Herb Brown (center), Maccabi USA’s men’s basketball coach, celebrates the Fourth of July with wife Sherri and player David Michaelis Monday night at Kfar Maccabiah.World sporting attention will be focusing on Israel in the coming days, as the 17th Maccabiah Games takes off July 11-21. Over 7,000 sports men and women from 55 countries will participate in the 2005 games.
Every four years, the best Jewish athletes come to Israel from all over the world to compete in the Maccabiah Games – ‘the Jewish Olympics’. The opening ceremonies will take place at Ramat Gan’s National Stadium.
The Maccabi movement, named for Judah Maccabee, was initiated in 1895-96 when the first all-Jewish Maccabi gymnastics club was formed in Constantinople. By the end of World War I, more than 100 Maccabi-style clubs existed in Europe. The first Maccabiah Games, featuring 14 countries and 390 athletes, was held in 1932. World events forced the delay of the third Maccabiah Games, scheduled for 1938, until 1950.
The Maccabiah Games have been a quadrennial event since 1957, and the games are now ranked among the five largest sports gatherings in the world.
One of this year’s top draws will be Olympic backstroke champion Lenny Krayzelburg. The triple-gold medalist from the 2000 Sydney Olympics has been named the honorary captain of the American team.
“To me the Maccabiah Games represent a life-changing event that affects many people and I am proud to be one of them,” Krayzelburg told The Jerusalem Post.
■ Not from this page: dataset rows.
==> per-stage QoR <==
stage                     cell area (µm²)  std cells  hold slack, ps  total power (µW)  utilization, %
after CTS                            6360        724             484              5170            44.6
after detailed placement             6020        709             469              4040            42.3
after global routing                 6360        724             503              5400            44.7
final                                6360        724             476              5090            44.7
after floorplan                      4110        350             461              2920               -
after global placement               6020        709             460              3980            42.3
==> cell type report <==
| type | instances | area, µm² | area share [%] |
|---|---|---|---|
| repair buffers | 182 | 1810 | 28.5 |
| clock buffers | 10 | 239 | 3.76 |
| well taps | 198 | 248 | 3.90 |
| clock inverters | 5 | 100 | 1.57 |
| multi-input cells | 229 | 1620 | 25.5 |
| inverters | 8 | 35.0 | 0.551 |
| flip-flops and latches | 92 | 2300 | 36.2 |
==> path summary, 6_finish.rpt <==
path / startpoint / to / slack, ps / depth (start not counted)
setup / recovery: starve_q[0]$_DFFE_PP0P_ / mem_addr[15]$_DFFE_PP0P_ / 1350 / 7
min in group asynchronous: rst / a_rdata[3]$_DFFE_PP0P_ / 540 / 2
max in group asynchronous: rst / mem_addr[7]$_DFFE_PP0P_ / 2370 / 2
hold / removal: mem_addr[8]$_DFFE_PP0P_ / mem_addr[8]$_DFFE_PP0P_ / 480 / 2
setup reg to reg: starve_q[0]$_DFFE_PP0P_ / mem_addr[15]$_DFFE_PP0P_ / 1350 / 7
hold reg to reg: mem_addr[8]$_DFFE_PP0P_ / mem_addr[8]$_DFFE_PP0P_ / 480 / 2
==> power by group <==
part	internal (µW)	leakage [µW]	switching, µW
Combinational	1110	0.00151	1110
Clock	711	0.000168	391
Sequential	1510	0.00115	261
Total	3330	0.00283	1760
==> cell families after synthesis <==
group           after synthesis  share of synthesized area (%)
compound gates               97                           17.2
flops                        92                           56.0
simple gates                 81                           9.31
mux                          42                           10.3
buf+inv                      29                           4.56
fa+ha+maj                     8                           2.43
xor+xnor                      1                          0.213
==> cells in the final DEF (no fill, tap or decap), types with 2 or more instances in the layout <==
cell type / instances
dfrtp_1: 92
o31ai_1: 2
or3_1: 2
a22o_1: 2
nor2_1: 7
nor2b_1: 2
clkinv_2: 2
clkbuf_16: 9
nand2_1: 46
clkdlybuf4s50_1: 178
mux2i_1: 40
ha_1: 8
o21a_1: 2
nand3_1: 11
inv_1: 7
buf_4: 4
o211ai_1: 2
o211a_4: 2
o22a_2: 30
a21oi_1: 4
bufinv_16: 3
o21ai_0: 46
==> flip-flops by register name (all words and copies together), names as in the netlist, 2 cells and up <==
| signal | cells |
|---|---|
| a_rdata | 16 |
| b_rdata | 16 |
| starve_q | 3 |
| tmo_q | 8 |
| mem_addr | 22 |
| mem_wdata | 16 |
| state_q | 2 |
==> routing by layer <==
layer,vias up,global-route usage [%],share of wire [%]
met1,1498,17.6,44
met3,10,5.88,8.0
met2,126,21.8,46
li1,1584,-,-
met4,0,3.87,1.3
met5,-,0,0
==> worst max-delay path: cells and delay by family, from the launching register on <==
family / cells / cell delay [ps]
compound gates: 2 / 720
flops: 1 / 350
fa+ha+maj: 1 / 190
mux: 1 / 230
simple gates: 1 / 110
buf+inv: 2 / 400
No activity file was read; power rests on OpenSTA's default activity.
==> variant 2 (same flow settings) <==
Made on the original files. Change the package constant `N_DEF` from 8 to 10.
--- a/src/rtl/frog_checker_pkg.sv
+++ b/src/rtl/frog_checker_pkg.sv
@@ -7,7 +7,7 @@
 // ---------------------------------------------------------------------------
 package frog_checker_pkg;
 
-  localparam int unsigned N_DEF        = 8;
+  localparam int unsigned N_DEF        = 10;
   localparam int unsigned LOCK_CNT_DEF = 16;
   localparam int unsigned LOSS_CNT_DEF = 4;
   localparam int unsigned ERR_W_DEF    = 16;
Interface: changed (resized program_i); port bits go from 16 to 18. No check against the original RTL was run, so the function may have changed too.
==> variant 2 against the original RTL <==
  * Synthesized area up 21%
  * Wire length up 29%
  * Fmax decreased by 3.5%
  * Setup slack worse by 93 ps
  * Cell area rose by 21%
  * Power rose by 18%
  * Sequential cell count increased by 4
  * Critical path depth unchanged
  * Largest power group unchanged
## config.mk

```make
export PLATFORM = sky130hd
export DESIGN_NAME = video_window_calc
export DESIGN_NICKNAME = d
export VERILOG_FILES = /design/src/rtl/video_window_calc.sv
export SDC_FILE = /design/constraint.sdc
export NUM_CORES = 1
export LEC_CHECK = 0
export ABC_AREA = 0
export BUFFER_PORTS_ARGS = -buffer_cell sky130_fd_sc_hd__buf_2
export CORE_MARGIN = 3
export CORE_UTILIZATION = 46
export CTS_CLUSTER_DIAMETER = 150
export DETAILED_ROUTE_END_ITERATION = 6
export SLEW_MARGIN = 20
export SYNTH_ARGS = -nofsm -noshare
export SYNTH_HDL_FRONTEND = slang
export SYNTH_SLANG_ARGS = --single-unit
export TNS_END_PERCENT = 20
```

## constraint.sdc

```tcl
create_clock -name CLK_VIDEO -period 15.15 [get_ports CLK_VIDEO]
set_input_delay 3.03 -clock CLK_VIDEO [delete_from_list [all_inputs] [get_ports CLK_VIDEO]]
set_output_delay 3.03 -clock CLK_VIDEO [all_outputs]
set_load 0.1 [all_outputs]
```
Other international stars participating in the games include Russian sabre master Sergei Sharikov, who has won four medals in three Olympics. In Atlanta he won gold in the teams sabre and silver in the individual event. At Sydney he won gold in the teams event and followed that up with a bronze in the teams in Athens.
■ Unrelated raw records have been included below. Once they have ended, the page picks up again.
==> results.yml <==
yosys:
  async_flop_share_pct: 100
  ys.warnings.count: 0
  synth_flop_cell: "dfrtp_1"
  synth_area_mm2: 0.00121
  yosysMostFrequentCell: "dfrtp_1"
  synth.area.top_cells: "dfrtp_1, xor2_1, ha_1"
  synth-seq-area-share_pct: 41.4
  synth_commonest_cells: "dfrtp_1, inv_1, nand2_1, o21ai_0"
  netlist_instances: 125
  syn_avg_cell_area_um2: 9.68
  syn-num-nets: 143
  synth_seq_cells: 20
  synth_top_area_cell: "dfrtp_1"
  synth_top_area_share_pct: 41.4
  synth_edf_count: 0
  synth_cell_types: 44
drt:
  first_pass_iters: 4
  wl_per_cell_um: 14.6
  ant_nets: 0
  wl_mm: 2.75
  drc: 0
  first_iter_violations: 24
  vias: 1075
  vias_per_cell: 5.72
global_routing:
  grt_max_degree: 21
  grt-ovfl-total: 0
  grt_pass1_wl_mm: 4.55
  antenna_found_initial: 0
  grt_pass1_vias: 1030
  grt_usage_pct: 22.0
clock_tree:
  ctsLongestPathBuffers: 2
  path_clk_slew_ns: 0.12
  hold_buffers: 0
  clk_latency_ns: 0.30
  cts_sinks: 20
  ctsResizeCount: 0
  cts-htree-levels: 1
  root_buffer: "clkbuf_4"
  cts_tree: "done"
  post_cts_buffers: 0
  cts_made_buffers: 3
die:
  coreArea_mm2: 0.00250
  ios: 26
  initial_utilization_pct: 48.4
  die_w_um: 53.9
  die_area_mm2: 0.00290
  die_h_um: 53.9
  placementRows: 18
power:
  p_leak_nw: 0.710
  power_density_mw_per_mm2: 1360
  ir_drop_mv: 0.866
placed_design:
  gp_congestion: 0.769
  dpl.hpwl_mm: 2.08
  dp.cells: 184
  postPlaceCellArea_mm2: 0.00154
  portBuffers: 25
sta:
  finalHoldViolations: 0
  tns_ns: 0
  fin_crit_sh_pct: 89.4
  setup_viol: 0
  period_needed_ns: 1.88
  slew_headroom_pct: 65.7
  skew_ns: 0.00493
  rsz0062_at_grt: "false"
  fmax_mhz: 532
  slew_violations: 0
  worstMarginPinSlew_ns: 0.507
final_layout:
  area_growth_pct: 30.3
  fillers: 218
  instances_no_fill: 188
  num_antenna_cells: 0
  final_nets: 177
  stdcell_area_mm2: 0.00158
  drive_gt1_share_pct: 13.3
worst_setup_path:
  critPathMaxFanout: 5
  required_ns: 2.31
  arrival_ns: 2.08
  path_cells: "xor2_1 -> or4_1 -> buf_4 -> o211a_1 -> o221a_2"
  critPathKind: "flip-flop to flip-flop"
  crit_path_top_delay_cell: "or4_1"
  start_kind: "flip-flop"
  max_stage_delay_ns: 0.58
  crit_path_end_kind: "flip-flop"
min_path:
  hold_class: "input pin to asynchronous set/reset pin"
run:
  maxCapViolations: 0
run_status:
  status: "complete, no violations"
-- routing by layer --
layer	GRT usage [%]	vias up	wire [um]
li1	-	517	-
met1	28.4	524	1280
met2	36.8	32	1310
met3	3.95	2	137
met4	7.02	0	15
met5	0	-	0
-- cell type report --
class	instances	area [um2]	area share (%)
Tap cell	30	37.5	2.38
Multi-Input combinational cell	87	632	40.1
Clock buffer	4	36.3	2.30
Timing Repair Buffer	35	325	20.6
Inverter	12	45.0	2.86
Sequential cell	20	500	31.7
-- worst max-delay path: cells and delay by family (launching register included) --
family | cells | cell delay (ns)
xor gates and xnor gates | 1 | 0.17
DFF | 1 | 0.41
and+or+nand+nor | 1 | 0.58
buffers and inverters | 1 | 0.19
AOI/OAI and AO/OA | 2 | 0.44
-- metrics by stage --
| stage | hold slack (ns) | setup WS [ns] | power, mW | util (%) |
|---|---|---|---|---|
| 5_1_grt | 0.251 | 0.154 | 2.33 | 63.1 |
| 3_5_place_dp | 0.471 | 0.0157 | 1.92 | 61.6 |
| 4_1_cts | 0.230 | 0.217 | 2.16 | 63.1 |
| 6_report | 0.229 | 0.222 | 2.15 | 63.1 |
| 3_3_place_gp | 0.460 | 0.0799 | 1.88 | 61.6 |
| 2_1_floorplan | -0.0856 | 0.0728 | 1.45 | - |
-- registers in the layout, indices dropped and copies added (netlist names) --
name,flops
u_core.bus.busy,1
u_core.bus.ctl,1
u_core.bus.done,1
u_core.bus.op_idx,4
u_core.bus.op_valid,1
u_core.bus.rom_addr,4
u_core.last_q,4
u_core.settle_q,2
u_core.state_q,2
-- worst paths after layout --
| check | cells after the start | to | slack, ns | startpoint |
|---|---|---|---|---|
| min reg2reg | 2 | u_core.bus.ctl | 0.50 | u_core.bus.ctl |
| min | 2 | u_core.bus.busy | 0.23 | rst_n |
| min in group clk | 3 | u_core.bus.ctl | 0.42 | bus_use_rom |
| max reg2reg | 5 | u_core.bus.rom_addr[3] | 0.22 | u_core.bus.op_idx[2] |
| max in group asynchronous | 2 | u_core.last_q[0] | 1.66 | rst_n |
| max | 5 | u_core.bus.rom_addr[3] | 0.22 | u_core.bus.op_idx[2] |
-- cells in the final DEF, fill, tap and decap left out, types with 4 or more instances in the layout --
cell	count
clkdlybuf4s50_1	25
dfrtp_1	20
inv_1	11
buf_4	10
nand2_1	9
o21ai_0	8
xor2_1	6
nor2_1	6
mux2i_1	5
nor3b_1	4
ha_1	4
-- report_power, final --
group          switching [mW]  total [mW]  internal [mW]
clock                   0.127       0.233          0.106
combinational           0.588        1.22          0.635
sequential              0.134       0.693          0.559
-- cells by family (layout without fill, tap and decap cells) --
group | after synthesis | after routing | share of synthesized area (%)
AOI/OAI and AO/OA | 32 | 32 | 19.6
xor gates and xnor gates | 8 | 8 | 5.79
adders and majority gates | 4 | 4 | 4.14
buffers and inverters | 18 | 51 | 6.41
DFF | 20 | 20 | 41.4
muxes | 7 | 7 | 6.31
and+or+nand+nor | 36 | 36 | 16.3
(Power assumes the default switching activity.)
Also in attendance will be five-time world champion and Olympic gold medalist, Maria Mazina. The Russian fencer won gold in Sydney in the team epee.
In basketball, Israeli prodigy Shay Doron returns to play on the American women’s team. Playing for the University of Maryland, in the ACC, Doron is one of the brightest stars in the women’s college game.
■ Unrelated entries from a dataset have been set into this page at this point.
### src/rtl/dmem_port_arbiter.sv
// Shares the single-port data memory between the CPU MEM stage (priority) and a host port.
// Optional DMEM_ARB_STATS_EN adds saturating stall/host-access counters (tied to 0 otherwise).
module dmem_port_arbiter #(
    parameter int WIDTH    = 32,
    parameter int MAX_WAIT = 4
) (
    input  logic             clk,
    input  logic             reset,
    input  logic             cpu_we,
    input  logic             cpu_re,
    input  logic [WIDTH-1:0] cpu_a,
    input  logic [WIDTH-1:0] cpu_wd,
    output logic [WIDTH-1:0] cpu_rd,
    output logic             cpu_stall,
    input  logic             host_req,
    input  logic             host_we,
    input  logic [WIDTH-1:0] host_a,
    input  logic [WIDTH-1:0] host_wd,
    output logic             host_ack,
    output logic [WIDTH-1:0] host_rd,
    output logic             mem_we,
    output logic [WIDTH-1:0] mem_a,
    output logic [WIDTH-1:0] mem_wd,
    input  logic [WIDTH-1:0] mem_rd,
    output logic [15:0]      stall_cnt,
    output logic [15:0]      host_cnt
);

    typedef enum logic [1:0] {IDLE, WAIT, HOST, ACK} state_t;

    localparam logic [3:0] WAIT_LIMIT = 4'(MAX_WAIT);

    state_t     state;
    state_t     state_next;
    logic [3:0] wait_cnt;
    logic [3:0] wait_cnt_next;
    logic       cpu_req;
    logic       host_grant;

    assign cpu_req    = cpu_we | cpu_re;
    assign host_grant = (state == HOST);

    always_ff @(posedge clk) begin
        if (reset) begin
            state    <= IDLE;
            wait_cnt <= '0;
            host_rd  <= '0;
        end else begin
            state    <= state_next;
            wait_cnt <= wait_cnt_next;
            if (host_grant) begin
                host_rd <= host_we ? '0 : mem_rd;
            end
        end
    end

    // A host that abandons its request while waiting gets no ack; the forced grant
    // also leaves WAIT, so the counter never needs to exceed WAIT_LIMIT.
    always_comb begin
        state_next    = state;
        wait_cnt_next = wait_cnt;
        case (state)
            IDLE: begin
                wait_cnt_next = '0;
                if (host_req) begin
                    if (cpu_req) begin
                        state_next    = WAIT;
                        wait_cnt_next = 4'd1;
                    end else begin
                        state_next = HOST;
                    end
                end
            end
            WAIT: begin
                if (!host_req) begin
                    state_next    = IDLE;
                    wait_cnt_next = '0;
                end else if (!cpu_req || (wait_cnt >= WAIT_LIMIT)) begin
                    state_next    = HOST;
                    wait_cnt_next = '0;
                end else begin
                    wait_cnt_next = wait_cnt + 4'd1;
                end
            end
            HOST: begin
                state_next    = ACK;
                wait_cnt_next = '0;
            end
            ACK: begin
                state_next = IDLE;
            end
            default: begin
                state_next    = IDLE;
                wait_cnt_next = '0;
            end
        endcase
    end

    always_comb begin
        mem_a     = host_grant ? host_a  : cpu_a;
        mem_wd    = host_grant ? host_wd : cpu_wd;
        mem_we    = !reset && (host_grant ? host_we : cpu_we);
        cpu_stall = !reset && host_grant && cpu_req;
        host_ack  = !reset && (state == ACK);
        cpu_rd    = mem_rd;
    end

`ifdef DMEM_ARB_STATS_EN
    logic [15:0] stall_q;
    logic [15:0] host_q;

    always_ff @(posedge clk) begin
        if (reset) begin
            stall_q <= '0;
            host_q  <= '0;
        end else begin
            if (cpu_stall && (stall_q != 16'hFFFF)) begin
                stall_q <= stall_q + 16'd1;
            end
            if (host_ack && (host_q != 16'hFFFF)) begin
                host_q <= host_q + 16'd1;
            end
        end
    end

    assign stall_cnt = stall_q;
    assign host_cnt  = host_q;
`else
    assign stall_cnt = 16'h0;
    assign host_cnt  = 16'h0;
`endif

endmodule

### config.mk
export PLATFORM = sky130hd
export DESIGN_NAME = dmem_port_arbiter
export DESIGN_NICKNAME = d
export VERILOG_FILES = /design/src/rtl/dmem_port_arbiter.sv
export SDC_FILE = /design/constraint.sdc
export NUM_CORES = 1
export LEC_CHECK = 0
export BUFFER_PORTS_ARGS = -buffer_cell sky130_fd_sc_hd__buf_4
export CAP_MARGIN = 20
export CORE_AREA = 2 2 129 131
export DETAILED_ROUTE_END_ITERATION = 10
export DIE_AREA = 0 0 131 133
export PLACE_DENSITY = 0.52
export SYNTH_ARGS = -nofsm -noshare
export SYNTH_HDL_FRONTEND = slang
export SYNTH_SLANG_ARGS = --single-unit
### constraint.sdc
create_clock -name clk -period 2.65 [get_ports clk]
set_input_delay 0.795 -clock clk [delete_from_list [all_inputs] [get_ports clk]]
set_output_delay 0.795 -clock clk [all_outputs]
set_load 0.05 [all_outputs]
==> results.py <==
metrics = {
    "clock_tree": {
        "cts_hold_buf": 0,
        "ctsRootBufferMaster": "clkbuf_16",
        "clk_latency_ns": 0.27,
        "h-tree-depth": 2,
        "cts_tree": "yes",
        "clockBufferDepth": 2,
        "post_cts_buffers": 0,
        "cts_sinks": 38,
        "clkTransAtPathRegs_ns": 0.05,
        "tritoncts.num_buffers": 5,
    },
    "hold_path": {
        "min_from": "wait_cnt[3]$_SDFFE_PP0P_",
        "holdCritPathClass": "reg2reg",
        "holdPathEnd": "wait_cnt[3]$_SDFFE_PP0P_",
        "hold-path-cell-count": 2,
    },
    "floorplanning": {
        "ioPinCount": 329,
        "die_h_um": 133,
        "initial_utilization": 0.177,
        "die_x_um": 131,
        "die_area_um2": 17400,
        "std_cell_rows": 47,
        "coreArea_um2": 16200,
    },
    "place": {
        "portBuffers": 296,
        "globalplace.congestion": 0.826,
        "dp_hpwl_mm": 10.6,
        "post-place-ws_ns": 0.287,
    },
    "cells_and_area": {
        "syn2layout_area_growth_pct": 81.3,
        "nNetsFinal": 752,
        "n_antenna_cell": 0,
        "drive_gt1_frac": 0.655,
    },
    "critical_path": {
        "critPathLaunchType": "flip-flop",
        "regToRegSetupSlack_ns": 0.96,
        "cp_max_fo": 39,
        "arrival_ns": 1.78,
        "r2r_start": "state[0]$_SDFFE_PP0P_",
        "worst-endpoint-required_ns": 1.86,
        "crit_path_end_kind": "primary output",
        "ff2ff_path_depth": 7,
        "reg2reg_to": "host_rd[6]$_SDFFE_PP0P_",
        "critical_path_class": "reg2out",
    },
    "sta": {
        "setup_ws_ns": 0.0721,
        "hold_viol_final": 0,
        "clock_skew_ns": 0.00539,
        "fmax_mhz": 388,
        "setup_violations": 0,
        "fin_setup_tns_ns": 0,
        "fin_crit_sh": 0.973,
        "final-max-slew-violation-count": 0,
        "rsz0062_at_grt": "no",
        "fin_crit_ns": 2.58,
    },
    "detailed_routing": {
        "drt_wl_total_mm": 12.8,
        "firstDrtPassIters": 4,
        "drc": 0,
        "detail-route-antenna-nets": 0,
        "wl_per_cell_um": 16.0,
        "vias": 3042,
        "drt_iter0_drc": 72,
        "viasPerCell": 3.80,
    },
    "yosys": {
        "synth.area.top_cells": "dfxtp_1 27%, mux2_2 25%, buf_4 17%",
        "yosysWarnings": 0,
        "ys_seq_area_frac": 0.266,
        "yosysTopAreaCell": "dfxtp_1",
        "synth.distinct_cells": 30,
        "netlist_area_um2": 2860,
        "synthArstFlopShare": 0,
        "synth_cells": 323,
        "synth_ff_type": "dfxtp_1",
        "synth_area_per_cell_um2": 8.86,
        "synth_top_area_frac": 0.266,
        "ys_ff_latch": 38,
        "synth_edf_count": 0,
    },
    "power": {
        "total_power_mw": 4.60,
        "vdd_ir_drop_max_mv": 0.297,
        "leakagePower_nw": 2.56,
        "powerDensity_nw_per_um2": 887,
    },
    "global_route": {
        "grt_max_degree": 40,
        "antenna_found_initial": 0,
        "grt_pass1_vias": 3102,
        "grt_pass1_wl_mm": 17.8,
        "grt-ovfl-total": 0,
        "grt_usage": 0.134,
    },
    "outcome": {
        "status": "completed",
    },
    "flow_run": {
        "drv_cap": 0,
    },
}
==> synthesized netlist by cell type, types with 2 or more instances <==
cell      instances
a21oi_1          33
and2b_1           2
buf_2            10
buf_4            65
buf_6             2
clkbuf_1          5
dfxtp_1          38
ha_1              7
inv_1             4
mux2_2           64
mux2i_1           3
nand2_1           4
nand2b_1          2
nor2_1           35
nor2b_1          32
o22ai_1           2
or3b_2            2
==> power by group <==
part | internal [mW] | switching (mW) | leakage, nW
clock | 0.445 | 0.222 | 0.0781
sequential | 0.648 | 0.0530 | 0.308
combinational | 1.18 | 2.06 | 2.17
total | 2.27 | 2.33 | 2.56
==> critical path: stages (launching register included) <==
cell and delay (ns):
dfxtp_1 0.36, inv_2 0.11, ha_4 0.20, buf_12 0.23, mux2_2 0.40, buf_4 0.20
==> layout make-up <==
type / instances / area, um^2
Clock inverter: 1 / 30.0
Clock buffer: 7 / 133
Inverter: 4 / 15.0
Sequential cell: 38 / 761
Tap cell: 220 / 275
Multi-Input combinational cell: 229 / 1640
Timing Repair Buffer: 301 / 2340
Fill cell: 1782 / 11000
==> through the flow <==
step | area (um^2) | std cells | hold slack (ns) | utilization
global placement | 4960 | 790 | 0.428 | 0.307
floorplan | 2990 | 354 | 0.414 | -
detailed placement | 4960 | 790 | 0.429 | 0.307
CTS | 5160 | 799 | 0.439 | 0.319
finish | 5190 | 800 | 0.439 | 0.321
global route | 5190 | 800 | 0.485 | 0.321
==> metal layers <==
metal / global-route usage / vias up / share of wire
met5: 0 / - / 0
met4: 0.0307 / 0 / 0.012
met3: 0.0275 / 8 / 0.086
met2: 0.240 / 168 / 0.50
met1: 0.163 / 1369 / 0.40
li1: - / 1497 / -
==> worst max-delay path by stage <==
stage                           from          to
2_1_floorplan                  reset    host_ack
3_3_place_gp   state[0]$_SDFFE_PP0P_  mem_wd[14]
3_5_place_dp   state[0]$_SDFFE_PP0P_  mem_wd[14]
4_1_cts        state[0]$_SDFFE_PP0P_   mem_a[22]
5_1_grt        state[1]$_SDFFE_PP0P_   mem_a[22]
6_report       state[0]$_SDFFE_PP0P_   mem_a[22]
==> placed cells by master, fill, tap and decap left out, drive strengths merged, types with 3 or more instances in the layout <==
cell and count:
inv 4, ha 7, clkbuf 7, nor2b 32, a21oi 33, mux2 64
dfxtp 38, conb 32, buf 300, nand2 4, nor2 35, mux2i 3
==> logic make-up (layout without fill, tap and decap cells) <==
logic type / count (synthesis) / in the layout / share of synthesized area
AOI/OAI and AO/OA: 39 / 39 / 0.0739
adders and majority gates: 7 / 7 / 0.0306
buffers and inverters: 87 / 313 / 0.209
DFF: 38 / 38 / 0.266
muxes: 67 / 67 / 0.262
other: 1 / 32 / 0.00131
and+or+nand+nor: 84 / 84 / 0.157
==> registers in the layout, summed over array words and instances, names as in the netlist <==
name and flops:
wait_cnt 4, host_rd 32, state 2
==> timing repair <==
action	CTS	global route
hold endpoints to repair	0	0
setup endpoints to repair	20	0
resized for setup	2	0
(Power assumes the default switching activity.)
Leading the Israeli delegation will be Olympian pole vaulter Alex Averbukh and judoka Arik Ze’evi.
The American delegation arrived in Israel just before July 4th, and Lindsey Durlacher, 29, who won the US national championship in Greco-Roman wrestling two weeks ago, had the honor to carry the flag off of the plane.
“It was quite an honor to be the first one off your plane and the team honors you with… carrying the flag and leading the delegation off into the great State of Israel,” he said.
More than 750 athletes, managers and coaches disembarked from the plane dressed in blue and red T-shirts and were each greeted with flowers, cheers and music.
Jed Margolis, executive director for Maccabi USA Sports for Israel, “got chills” as the plane taxied from the runway. “People are eager to come back to Israel to experience the joys and wonders of this country,” he said. “[My expectations are] that everyone is going to have a gold medal experience on the court and off the court.”
Like many of the athletes, Seth Hauben, a basketball player on the men’s open team, was experiencing Israel for the first time. “Stepping off the plane and being greeted like this is just unbelievable,” the recent University of Rochester graduate said. “It feels great.
Previously, the US Maccabiah Team has included such sports greats as swimmers Mark Spitz, gymnasts Mitch Gaylord and Kerri Strug, National Basketball Association stars Ernie Grunfeld, Dolph Schayes and Danny Schayes, golfer Bruce Fleisher, tennis pros Brad Gilbert and Dick Savitt and World Cup soccer player Jeff Agoos.